**AIM OF THE EXERCISE**: Among the lines below, restate word for word only those from the line with "before repair: 1" through the line with "(111), nand2_1 (83)", with both end lines kept.

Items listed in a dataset
════

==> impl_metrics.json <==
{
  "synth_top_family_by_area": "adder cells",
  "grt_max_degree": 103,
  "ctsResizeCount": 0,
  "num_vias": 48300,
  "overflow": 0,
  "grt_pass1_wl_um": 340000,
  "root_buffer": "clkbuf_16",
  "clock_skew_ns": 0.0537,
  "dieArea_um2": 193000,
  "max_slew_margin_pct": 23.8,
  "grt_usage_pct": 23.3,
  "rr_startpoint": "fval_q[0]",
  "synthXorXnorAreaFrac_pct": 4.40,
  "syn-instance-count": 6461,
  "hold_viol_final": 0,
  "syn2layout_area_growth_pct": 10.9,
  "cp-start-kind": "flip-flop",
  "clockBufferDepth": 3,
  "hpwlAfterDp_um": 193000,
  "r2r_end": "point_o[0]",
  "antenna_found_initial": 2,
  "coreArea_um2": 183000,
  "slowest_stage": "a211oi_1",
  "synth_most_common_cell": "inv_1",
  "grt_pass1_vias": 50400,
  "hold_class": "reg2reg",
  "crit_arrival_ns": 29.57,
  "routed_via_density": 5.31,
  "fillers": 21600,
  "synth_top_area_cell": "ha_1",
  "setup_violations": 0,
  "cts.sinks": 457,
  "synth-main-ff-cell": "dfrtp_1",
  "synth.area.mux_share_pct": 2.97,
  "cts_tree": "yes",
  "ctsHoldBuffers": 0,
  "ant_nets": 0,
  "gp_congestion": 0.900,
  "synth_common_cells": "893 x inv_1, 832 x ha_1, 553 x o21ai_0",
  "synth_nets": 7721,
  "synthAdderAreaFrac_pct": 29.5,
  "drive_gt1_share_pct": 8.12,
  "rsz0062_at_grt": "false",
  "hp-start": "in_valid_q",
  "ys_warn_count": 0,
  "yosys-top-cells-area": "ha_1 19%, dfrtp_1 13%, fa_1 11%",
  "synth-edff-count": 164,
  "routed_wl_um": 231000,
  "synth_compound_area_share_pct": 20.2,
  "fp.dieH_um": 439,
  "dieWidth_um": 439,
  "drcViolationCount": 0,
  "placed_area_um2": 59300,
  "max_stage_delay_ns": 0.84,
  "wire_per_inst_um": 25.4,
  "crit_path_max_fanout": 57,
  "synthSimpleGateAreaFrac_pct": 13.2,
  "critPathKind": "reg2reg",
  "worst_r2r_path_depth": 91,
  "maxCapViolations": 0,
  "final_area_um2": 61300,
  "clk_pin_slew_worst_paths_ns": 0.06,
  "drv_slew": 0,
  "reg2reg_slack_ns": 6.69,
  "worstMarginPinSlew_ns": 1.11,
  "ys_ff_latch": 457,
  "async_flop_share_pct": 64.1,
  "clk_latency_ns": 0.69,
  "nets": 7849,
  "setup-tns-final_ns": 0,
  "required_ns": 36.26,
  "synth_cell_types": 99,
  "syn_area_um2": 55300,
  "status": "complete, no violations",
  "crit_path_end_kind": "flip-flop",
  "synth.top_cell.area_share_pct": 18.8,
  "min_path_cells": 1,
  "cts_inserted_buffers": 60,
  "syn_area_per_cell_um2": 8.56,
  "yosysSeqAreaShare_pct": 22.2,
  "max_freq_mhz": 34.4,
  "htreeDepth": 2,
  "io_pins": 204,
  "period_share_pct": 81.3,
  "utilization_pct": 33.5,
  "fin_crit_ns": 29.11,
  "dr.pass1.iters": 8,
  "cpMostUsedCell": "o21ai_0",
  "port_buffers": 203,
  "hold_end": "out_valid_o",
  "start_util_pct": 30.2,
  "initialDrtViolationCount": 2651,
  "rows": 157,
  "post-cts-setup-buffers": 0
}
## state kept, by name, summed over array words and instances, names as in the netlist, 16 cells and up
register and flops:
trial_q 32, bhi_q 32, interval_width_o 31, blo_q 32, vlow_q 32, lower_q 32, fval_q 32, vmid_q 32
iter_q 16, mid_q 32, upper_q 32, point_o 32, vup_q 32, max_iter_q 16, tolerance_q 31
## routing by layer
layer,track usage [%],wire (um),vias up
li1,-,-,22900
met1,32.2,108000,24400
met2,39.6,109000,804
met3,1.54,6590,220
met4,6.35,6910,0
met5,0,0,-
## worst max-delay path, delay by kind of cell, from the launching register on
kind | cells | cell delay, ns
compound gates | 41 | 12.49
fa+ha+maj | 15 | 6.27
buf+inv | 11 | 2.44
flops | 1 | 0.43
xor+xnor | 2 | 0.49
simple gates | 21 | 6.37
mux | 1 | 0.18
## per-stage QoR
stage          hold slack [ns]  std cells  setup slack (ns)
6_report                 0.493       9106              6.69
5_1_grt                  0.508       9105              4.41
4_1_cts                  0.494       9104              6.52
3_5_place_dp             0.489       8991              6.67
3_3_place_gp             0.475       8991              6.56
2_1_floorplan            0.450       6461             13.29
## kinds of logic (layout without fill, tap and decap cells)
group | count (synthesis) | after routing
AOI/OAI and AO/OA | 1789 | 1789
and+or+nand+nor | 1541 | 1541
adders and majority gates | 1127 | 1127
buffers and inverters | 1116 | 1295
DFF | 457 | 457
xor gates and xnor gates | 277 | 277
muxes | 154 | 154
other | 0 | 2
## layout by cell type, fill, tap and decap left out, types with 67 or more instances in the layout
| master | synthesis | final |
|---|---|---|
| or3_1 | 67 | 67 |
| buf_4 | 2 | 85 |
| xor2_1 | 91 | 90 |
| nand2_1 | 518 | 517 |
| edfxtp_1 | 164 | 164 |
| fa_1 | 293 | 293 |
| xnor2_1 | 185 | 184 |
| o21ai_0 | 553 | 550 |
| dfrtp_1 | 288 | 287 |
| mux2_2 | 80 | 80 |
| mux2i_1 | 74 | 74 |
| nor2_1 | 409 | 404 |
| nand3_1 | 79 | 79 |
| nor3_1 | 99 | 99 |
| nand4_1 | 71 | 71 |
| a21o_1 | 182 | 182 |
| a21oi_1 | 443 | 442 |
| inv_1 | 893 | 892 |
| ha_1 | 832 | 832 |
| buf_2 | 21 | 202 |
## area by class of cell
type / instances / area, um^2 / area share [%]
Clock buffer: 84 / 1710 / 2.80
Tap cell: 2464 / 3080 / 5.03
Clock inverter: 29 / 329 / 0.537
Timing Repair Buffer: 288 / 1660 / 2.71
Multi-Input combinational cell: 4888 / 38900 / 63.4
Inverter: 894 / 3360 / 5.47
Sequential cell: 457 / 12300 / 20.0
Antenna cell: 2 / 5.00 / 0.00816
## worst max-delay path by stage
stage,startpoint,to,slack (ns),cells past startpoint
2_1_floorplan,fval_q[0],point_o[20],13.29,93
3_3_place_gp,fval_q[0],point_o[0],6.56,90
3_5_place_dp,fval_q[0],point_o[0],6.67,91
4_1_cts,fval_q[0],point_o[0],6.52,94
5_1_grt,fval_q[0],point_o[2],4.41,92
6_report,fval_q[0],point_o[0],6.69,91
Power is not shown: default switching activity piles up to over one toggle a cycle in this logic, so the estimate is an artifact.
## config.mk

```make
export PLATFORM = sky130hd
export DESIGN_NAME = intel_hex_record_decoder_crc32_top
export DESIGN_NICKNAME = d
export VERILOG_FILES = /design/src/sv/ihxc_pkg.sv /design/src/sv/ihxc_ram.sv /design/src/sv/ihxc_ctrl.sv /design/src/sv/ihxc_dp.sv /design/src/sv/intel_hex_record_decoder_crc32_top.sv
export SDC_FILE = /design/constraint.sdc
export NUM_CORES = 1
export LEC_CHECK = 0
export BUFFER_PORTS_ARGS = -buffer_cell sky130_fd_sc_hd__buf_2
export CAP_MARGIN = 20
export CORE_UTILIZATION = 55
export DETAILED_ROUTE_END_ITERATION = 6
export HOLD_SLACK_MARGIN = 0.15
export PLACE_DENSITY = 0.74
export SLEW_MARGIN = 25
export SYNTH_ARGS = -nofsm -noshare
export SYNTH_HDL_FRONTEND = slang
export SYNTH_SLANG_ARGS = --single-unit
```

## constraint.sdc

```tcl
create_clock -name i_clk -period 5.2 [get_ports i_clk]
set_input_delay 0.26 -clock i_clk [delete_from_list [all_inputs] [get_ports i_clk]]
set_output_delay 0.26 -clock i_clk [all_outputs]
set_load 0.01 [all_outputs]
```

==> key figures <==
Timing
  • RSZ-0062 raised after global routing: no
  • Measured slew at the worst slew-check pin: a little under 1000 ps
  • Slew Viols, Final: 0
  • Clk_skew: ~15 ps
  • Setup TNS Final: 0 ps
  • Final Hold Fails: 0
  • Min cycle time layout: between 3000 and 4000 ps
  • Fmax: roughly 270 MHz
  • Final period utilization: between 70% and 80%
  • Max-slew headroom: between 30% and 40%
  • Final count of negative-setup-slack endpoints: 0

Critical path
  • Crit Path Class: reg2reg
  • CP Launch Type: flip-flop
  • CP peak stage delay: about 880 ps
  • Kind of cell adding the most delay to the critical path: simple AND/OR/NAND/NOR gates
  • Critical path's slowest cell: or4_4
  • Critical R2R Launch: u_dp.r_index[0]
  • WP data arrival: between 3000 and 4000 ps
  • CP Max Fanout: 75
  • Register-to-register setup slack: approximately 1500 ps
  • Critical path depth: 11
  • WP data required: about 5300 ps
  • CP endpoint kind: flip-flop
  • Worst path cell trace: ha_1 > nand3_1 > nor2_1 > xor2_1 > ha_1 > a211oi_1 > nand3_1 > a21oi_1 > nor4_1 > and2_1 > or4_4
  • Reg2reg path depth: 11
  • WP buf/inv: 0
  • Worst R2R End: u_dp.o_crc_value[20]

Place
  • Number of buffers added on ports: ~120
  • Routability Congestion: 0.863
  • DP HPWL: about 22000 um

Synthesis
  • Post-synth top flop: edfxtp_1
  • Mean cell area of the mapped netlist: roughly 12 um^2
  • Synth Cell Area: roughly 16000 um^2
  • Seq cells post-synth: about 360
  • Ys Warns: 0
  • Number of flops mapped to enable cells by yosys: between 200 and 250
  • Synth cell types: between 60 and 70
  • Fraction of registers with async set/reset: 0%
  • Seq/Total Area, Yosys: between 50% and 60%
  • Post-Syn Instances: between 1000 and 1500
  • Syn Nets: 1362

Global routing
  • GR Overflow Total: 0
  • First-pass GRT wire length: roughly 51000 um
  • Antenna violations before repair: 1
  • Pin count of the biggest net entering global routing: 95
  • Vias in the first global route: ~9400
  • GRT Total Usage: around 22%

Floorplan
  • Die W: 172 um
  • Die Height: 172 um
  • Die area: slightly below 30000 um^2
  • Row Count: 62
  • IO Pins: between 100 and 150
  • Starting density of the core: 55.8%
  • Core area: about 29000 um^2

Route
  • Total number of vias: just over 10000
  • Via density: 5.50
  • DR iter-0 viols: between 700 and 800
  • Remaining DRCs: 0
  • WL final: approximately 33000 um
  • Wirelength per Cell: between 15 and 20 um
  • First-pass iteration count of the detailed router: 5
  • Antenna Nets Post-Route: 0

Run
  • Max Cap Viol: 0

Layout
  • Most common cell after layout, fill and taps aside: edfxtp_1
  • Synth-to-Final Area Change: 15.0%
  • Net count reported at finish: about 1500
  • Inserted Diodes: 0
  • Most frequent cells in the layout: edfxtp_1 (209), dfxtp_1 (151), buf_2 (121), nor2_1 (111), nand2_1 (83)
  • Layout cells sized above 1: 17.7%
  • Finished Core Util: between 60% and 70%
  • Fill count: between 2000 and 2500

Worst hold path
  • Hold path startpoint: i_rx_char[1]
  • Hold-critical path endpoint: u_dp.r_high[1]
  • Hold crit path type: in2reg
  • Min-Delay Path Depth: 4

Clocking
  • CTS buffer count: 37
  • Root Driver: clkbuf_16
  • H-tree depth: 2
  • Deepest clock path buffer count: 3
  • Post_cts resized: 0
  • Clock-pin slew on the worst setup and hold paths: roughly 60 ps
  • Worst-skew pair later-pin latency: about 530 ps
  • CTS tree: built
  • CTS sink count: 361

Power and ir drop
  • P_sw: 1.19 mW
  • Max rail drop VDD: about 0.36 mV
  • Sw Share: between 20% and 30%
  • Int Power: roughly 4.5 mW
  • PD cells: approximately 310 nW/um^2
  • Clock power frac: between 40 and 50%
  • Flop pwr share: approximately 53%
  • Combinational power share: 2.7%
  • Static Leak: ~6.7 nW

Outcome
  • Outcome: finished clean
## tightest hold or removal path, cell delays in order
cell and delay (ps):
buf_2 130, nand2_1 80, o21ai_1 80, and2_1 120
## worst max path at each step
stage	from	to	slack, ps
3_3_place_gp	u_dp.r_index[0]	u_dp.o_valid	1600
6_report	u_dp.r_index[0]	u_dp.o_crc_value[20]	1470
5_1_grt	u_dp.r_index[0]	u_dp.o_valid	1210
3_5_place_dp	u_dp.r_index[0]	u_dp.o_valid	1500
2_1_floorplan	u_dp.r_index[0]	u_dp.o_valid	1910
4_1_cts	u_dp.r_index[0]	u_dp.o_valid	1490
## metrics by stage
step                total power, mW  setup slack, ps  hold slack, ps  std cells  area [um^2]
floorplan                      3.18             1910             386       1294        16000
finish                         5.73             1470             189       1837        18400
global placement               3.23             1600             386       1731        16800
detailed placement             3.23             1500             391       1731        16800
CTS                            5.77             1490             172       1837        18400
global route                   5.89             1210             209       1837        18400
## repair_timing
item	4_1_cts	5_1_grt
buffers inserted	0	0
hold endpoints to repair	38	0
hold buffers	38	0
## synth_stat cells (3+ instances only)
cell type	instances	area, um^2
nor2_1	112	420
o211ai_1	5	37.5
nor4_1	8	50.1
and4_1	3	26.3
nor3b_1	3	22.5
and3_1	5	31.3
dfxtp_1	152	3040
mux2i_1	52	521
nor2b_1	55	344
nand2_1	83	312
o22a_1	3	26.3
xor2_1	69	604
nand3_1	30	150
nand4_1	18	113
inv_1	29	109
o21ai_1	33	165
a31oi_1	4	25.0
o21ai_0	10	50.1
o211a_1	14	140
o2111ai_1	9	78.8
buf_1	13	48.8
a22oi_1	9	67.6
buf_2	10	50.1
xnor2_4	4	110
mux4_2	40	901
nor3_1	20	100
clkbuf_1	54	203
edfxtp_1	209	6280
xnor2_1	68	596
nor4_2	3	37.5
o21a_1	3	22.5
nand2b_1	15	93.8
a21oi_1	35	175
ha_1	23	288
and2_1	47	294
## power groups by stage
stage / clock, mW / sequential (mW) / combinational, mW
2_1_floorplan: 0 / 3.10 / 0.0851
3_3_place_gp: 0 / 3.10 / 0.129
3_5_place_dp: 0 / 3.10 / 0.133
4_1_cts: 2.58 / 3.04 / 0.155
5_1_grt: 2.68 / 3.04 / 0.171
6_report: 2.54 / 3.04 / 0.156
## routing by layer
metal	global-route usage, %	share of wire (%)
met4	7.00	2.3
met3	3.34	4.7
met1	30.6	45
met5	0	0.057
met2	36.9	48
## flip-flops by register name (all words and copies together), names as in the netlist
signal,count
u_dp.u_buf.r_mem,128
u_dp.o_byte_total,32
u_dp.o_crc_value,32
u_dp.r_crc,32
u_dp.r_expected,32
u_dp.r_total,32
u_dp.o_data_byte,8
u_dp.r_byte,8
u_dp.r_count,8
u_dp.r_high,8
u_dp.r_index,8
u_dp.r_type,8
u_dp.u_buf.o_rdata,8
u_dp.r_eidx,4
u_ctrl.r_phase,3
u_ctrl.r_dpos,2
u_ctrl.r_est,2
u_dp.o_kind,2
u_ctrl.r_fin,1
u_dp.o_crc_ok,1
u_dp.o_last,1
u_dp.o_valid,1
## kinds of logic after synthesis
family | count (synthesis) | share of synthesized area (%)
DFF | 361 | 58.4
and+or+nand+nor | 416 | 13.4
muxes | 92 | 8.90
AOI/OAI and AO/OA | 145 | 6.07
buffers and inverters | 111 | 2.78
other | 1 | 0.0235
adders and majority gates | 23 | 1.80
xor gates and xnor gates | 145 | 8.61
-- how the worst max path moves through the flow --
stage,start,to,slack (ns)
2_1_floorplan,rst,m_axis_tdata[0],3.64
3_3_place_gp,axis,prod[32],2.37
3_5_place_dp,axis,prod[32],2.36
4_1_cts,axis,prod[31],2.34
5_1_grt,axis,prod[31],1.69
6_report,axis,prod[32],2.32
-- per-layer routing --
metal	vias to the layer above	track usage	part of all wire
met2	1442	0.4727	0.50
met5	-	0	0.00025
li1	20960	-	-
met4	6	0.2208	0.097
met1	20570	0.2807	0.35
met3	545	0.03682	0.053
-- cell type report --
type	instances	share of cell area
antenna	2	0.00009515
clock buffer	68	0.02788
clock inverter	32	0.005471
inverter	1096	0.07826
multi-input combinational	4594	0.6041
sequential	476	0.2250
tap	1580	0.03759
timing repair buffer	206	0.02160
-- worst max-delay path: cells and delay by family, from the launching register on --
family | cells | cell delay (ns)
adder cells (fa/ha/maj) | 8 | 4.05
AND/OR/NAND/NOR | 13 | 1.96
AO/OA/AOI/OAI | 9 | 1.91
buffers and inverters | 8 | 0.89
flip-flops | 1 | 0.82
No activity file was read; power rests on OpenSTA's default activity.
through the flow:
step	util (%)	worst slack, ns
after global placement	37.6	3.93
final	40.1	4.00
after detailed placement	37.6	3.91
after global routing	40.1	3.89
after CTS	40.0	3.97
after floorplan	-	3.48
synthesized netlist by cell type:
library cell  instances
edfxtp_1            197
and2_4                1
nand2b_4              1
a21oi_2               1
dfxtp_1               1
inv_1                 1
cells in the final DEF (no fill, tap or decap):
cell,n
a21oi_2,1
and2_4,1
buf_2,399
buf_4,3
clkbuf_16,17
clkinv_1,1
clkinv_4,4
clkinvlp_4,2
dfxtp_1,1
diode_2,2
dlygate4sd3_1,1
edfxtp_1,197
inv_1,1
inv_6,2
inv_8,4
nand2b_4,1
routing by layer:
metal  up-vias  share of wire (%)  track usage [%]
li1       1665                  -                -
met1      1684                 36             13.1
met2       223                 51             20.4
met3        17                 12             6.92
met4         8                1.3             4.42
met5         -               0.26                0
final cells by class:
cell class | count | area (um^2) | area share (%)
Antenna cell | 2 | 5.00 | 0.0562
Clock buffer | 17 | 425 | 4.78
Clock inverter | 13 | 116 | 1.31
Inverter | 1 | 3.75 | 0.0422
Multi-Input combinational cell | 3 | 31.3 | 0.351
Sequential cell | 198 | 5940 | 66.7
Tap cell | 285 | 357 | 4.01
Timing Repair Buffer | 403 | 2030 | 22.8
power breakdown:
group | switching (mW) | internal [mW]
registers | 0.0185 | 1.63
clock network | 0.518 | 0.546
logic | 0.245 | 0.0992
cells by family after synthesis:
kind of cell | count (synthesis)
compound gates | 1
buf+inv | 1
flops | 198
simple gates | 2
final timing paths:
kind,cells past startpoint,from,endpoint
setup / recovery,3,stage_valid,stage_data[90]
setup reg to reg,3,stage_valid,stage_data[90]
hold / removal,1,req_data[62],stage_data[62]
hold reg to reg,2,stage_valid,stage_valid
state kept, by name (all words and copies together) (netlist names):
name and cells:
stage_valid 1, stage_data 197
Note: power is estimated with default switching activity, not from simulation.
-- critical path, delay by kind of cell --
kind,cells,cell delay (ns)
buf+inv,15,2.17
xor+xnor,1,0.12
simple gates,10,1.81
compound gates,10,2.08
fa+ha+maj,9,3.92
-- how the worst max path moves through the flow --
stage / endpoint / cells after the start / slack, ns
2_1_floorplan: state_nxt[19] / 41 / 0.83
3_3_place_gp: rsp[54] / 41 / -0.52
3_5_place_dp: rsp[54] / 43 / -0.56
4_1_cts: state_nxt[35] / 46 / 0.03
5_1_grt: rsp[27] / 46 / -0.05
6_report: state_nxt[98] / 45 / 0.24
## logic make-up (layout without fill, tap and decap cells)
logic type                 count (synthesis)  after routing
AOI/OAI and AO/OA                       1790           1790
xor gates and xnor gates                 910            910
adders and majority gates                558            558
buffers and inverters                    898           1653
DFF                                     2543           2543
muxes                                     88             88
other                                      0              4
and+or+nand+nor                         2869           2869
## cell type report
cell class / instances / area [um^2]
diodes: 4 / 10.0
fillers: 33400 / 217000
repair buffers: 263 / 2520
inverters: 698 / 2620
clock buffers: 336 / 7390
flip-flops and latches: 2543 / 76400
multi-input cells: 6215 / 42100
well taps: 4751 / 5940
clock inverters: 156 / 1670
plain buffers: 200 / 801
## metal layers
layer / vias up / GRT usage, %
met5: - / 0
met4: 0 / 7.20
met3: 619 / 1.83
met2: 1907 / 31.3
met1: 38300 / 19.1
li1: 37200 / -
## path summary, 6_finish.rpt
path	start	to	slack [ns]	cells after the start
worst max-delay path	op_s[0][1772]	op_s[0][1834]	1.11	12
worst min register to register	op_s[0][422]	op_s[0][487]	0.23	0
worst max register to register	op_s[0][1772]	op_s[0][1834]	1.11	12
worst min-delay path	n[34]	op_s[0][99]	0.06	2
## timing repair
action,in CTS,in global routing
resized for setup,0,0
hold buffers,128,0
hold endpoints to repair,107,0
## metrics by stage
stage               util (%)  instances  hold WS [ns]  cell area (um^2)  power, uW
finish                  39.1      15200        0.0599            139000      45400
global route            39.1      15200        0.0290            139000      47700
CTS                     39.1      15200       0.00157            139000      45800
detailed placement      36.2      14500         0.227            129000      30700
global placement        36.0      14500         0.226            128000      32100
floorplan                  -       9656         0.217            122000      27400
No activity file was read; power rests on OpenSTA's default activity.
### config.mk
export PLATFORM = sky130hd
export DESIGN_NAME = stg_mul
export DESIGN_NICKNAME = d
export VERILOG_FILES = /design/src/design/stg_mul.sv
export SDC_FILE = /design/constraint.sdc
export NUM_CORES = 2
export LEC_CHECK = 0
export BUFFER_PORTS_ARGS = -buffer_cell sky130_fd_sc_hd__buf_2
export CORE_MARGIN = 1
export CORE_UTILIZATION = 25
export CTS_CLUSTER_SIZE = 20
export DETAILED_ROUTE_END_ITERATION = 8
export GPL_ROUTABILITY_DRIVEN = 0
export RECOVER_POWER = 25
export SLEW_MARGIN = 5
export SYNTH_ARGS = -nofsm -noshare
export SYNTH_HDL_FRONTEND = slang
export SYNTH_SLANG_ARGS = --single-unit
### constraint.sdc
create_clock -name clk_i -period 8.2 [get_ports clk_i]
set_clock_uncertainty 0.1 [all_clocks]
set_input_delay 0.82 -clock clk_i [delete_from_list [all_inputs] [get_ports clk_i]]
set_output_delay 0.82 -clock clk_i [all_outputs]
set_load 0.03 [all_outputs]
$ cat config.mk
export PLATFORM = sky130hd
export DESIGN_NAME = imu_frame_parser_unit
export DESIGN_NICKNAME = d
export VERILOG_FILES = /design/src/sv/imufp_pkg.sv /design/src/sv/imu_frame_parser_unit.sv
export SDC_FILE = /design/constraint.sdc
export NUM_CORES = 1
export LEC_CHECK = 0
export ABC_AREA = 1
export BUFFER_PORTS_ARGS = -buffer_cell sky130_fd_sc_hd__clkbuf_2
export CAP_MARGIN = 40
export CORE_ASPECT_RATIO = 0.5
export CORE_MARGIN = 5
export CORE_UTILIZATION = 44
export CTS_BUF_LIST = sky130_fd_sc_hd__clkbuf_2
export DETAILED_ROUTE_END_ITERATION = 7
export SETUP_SLACK_MARGIN = 0.3
export SYNTH_ARGS = -nofsm -noshare
export SYNTH_HDL_FRONTEND = slang
export SYNTH_SLANG_ARGS = --single-unit
$ cat constraint.sdc
create_clock -name clk -period 75.7 [get_ports clk]
set_clock_uncertainty 0.1 [all_clocks]
set_input_delay 3.785 -clock clk [delete_from_list [all_inputs] [get_ports clk]]
set_output_delay 3.785 -clock clk [all_outputs]
set_load 0.05 [all_outputs]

════

**ANSWER SECTION**:
  • Antenna violations before repair: 1
  • Pin count of the biggest net entering global routing: 95
  • Vias in the first global route: ~9400
  • GRT Total Usage: around 22%

Floorplan
  • Die W: 172 um
  • Die Height: 172 um
  • Die area: slightly below 30000 um^2
  • Row Count: 62
  • IO Pins: between 100 and 150
  • Starting density of the core: 55.8%
  • Core area: about 29000 um^2

Route
  • Total number of vias: just over 10000
  • Via density: 5.50
  • DR iter-0 viols: between 700 and 800
  • Remaining DRCs: 0
  • WL final: approximately 33000 um
  • Wirelength per Cell: between 15 and 20 um
  • First-pass iteration count of the detailed router: 5
  • Antenna Nets Post-Route: 0

Run
  • Max Cap Viol: 0

Layout
  • Most common cell after layout, fill and taps aside: edfxtp_1
  • Synth-to-Final Area Change: 15.0%
  • Net count reported at finish: about 1500
  • Inserted Diodes: 0
  • Most frequent cells in the layout: edfxtp_1 (209), dfxtp_1 (151), buf_2 (121), nor2_1 (111), nand2_1 (83)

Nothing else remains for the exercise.